The hypothalamic paraventricular nucleus (PVN) is important in mediating sympathetic activity to regulate blood pressure. The regulator of G protein signaling 2 (RGS2) is a negative G protein regulator. RGS2 selectively regulates Gαq signaling, an important cause of hypertension and cardiac hypertrophy. However, little-to-no studies are being done related to G-protein-RGS2 signaling on the central mechanisms of blood pressure control and sympathetic activation. In this study, we use spontaneously hypertensive rats (SHR) to aim for the pressor effects of central viral transfection over-expressing RGS2 in the PVN compared to a Wistar-Kyoto (WKY) control. These rats were outfitted with telemetry and measurements of blood pressure and heart rate over the next 14 days, with or without RGS2 adenovirus (AV) injection into the PVN. Metabolic experiments were conducted at the 7-day mark to examine kidney function, sodium excretion, urine output, and water and food intake. We saw significant ( p<0.05) decreases in blood pressure for the SHR with AV-RGS2 throughout our telemetry experiment. In our metabolic experiments, sodium excretion significantly ( p<0.05) increased in the SHR group with AV-RGS2 compared to the SHR with AV-GFP. Water intake, food intake, and urine output remained unchanged. Following this experiment, we gave capsaicin injections into the renal pelvis at 5, 10, and 20 μM to measure blood pressure and heart rate responses. Also, blood pressure responses to renal pelvis capsaicin injection appear to be attenuated in SHR and WKY rats with AV-RGS2 injection but was not significant ( p>0.05).
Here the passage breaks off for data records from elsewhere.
### src/rtl/seg7_encoder.sv
// seg7_encoder
// Converts an asynchronous, active-low 7-segment bus into decoded digits.
// The bus is synchronized, debounced by a stability filter, checked against
// the last accepted pattern, and the result is offered on a valid/ready slot.
//
// Ports
//   clk        : single clock, rising-edge
//   rst_n      : asynchronous active-low reset
//   seg_n      : active-low segment bus, bit0=a .. bit6=g (async to clk)
//   out_ready  : consumer takes the held result this cycle when high
//   out_valid  : out_digit/out_err hold an unaccepted result
//   out_digit  : decoded digit 0-9, 4'hF for an illegal pattern
//   out_err    : reported pattern is not a legal digit
//   ovf        : one-cycle pulse when a result is dropped (slot full, not ready)
module seg7_encoder #(
  parameter int STABLE_CYCLES = 4
) (
  input  logic       clk,
  input  logic       rst_n,
  input  logic [6:0] seg_n,
  input  logic       out_ready,
  output logic       out_valid,
  output logic [3:0] out_digit,
  output logic       out_err,
  output logic       ovf
);

  localparam logic [6:0] BLANK     = 7'h7F;
  localparam logic [7:0] STABLE_C  = 8'(STABLE_CYCLES);
  localparam logic [7:0] STABLE_M1 = 8'(STABLE_CYCLES - 1);

  // Returns {err, digit}.
  function automatic logic [4:0] decode(input logic [6:0] p);
    case (p)
      7'h40:   decode = {1'b0, 4'd0};
      7'h79:   decode = {1'b0, 4'd1};
      7'h24:   decode = {1'b0, 4'd2};
      7'h30:   decode = {1'b0, 4'd3};
      7'h19:   decode = {1'b0, 4'd4};
      7'h12:   decode = {1'b0, 4'd5};
      7'h02:   decode = {1'b0, 4'd6};
      7'h78:   decode = {1'b0, 4'd7};
      7'h00:   decode = {1'b0, 4'd8};
      7'h10:   decode = {1'b0, 4'd9};
      default: decode = {1'b1, 4'hF};
    endcase
  endfunction

  logic [6:0] s1_q, s1_d, s2_q, s2_d;
  logic [6:0] cand_q, cand_d, last_rep_q, last_rep_d;
  logic [7:0] cnt_q, cnt_d;
  logic       valid_q, valid_d, err_q, err_d, ovf_q, ovf_d;
  logic [3:0] digit_q, digit_d;

  logic       stable, accept, report, xfer;
  logic [4:0] dec;

  always_comb begin
    // Synchronizer stage
    s1_d = seg_n;
    s2_d = s1_q;

    // Stability filter stage: cnt saturates at STABLE_CYCLES, so the accept
    // event (cnt crossing STABLE_CYCLES-1) fires once per stable run.
    stable = (s2_q == cand_q);
    accept = stable && (cnt_q == STABLE_M1);
    cand_d = cand_q;
    cnt_d  = cnt_q;
    if (!stable) begin
      cand_d = s2_q;
      cnt_d  = 8'd1;
    end else if (cnt_q < STABLE_C) begin
      cnt_d = cnt_q + 8'd1;
    end

    // Report stage: blanks are remembered but never reported, so a digit
    // repeated after a blank is reported again.
    last_rep_d = accept ? cand_q : last_rep_q;
    report     = accept && (cand_q != last_rep_q) && (cand_q != BLANK);
    dec        = decode(cand_q);

    // Output slot stage
    xfer    = valid_q && out_ready;
    valid_d = valid_q;
    digit_d = digit_q;
    err_d   = err_q;
    ovf_d   = 1'b0;
    if (report) begin
      if (!valid_q || out_ready) begin
        valid_d = 1'b1;
        digit_d = dec[3:0];
        err_d   = dec[4];
      end else begin
        ovf_d = 1'b1;
      end
    end else if (xfer) begin
      valid_d = 1'b0;
    end
  end

  always_ff @(posedge clk or negedge rst_n) begin
    if (!rst_n) begin
      s1_q       <= BLANK;
      s2_q       <= BLANK;
      cand_q     <= BLANK;
      last_rep_q <= BLANK;
      cnt_q      <= STABLE_C;
      valid_q    <= 1'b0;
      digit_q    <= 4'd0;
      err_q      <= 1'b0;
      ovf_q      <= 1'b0;
    end else begin
      s1_q       <= s1_d;
      s2_q       <= s2_d;
      cand_q     <= cand_d;
      last_rep_q <= last_rep_d;
      cnt_q      <= cnt_d;
      valid_q    <= valid_d;
      digit_q    <= digit_d;
      err_q      <= err_d;
      ovf_q      <= ovf_d;
    end
  end

  assign out_valid = valid_q;
  assign out_digit = digit_q;
  assign out_err   = err_q;
  assign ovf       = ovf_q;

endmodule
In addition, we conducted real-time qPCR on collected PVN tissue to evaluate gene expression changes over time. We saw expression peak at 3-days in G⍺q, G⍺s, G⍺i, and RGS2, and progressively decrease as time progressed. This study provides a value insight of central mechanisms related to G-protein-RGS2 signaling on blood pressure regulation. This study was funded by NIH R01-DK-129311 and USD G-RISE, NIH T32GM-136503. This is the full abstract presented at the American Physiology Summit 2024 meeting and is only available in HTML format. There are no additional versions or additional content available for this abstract. Physiology was not involved in the peer review process.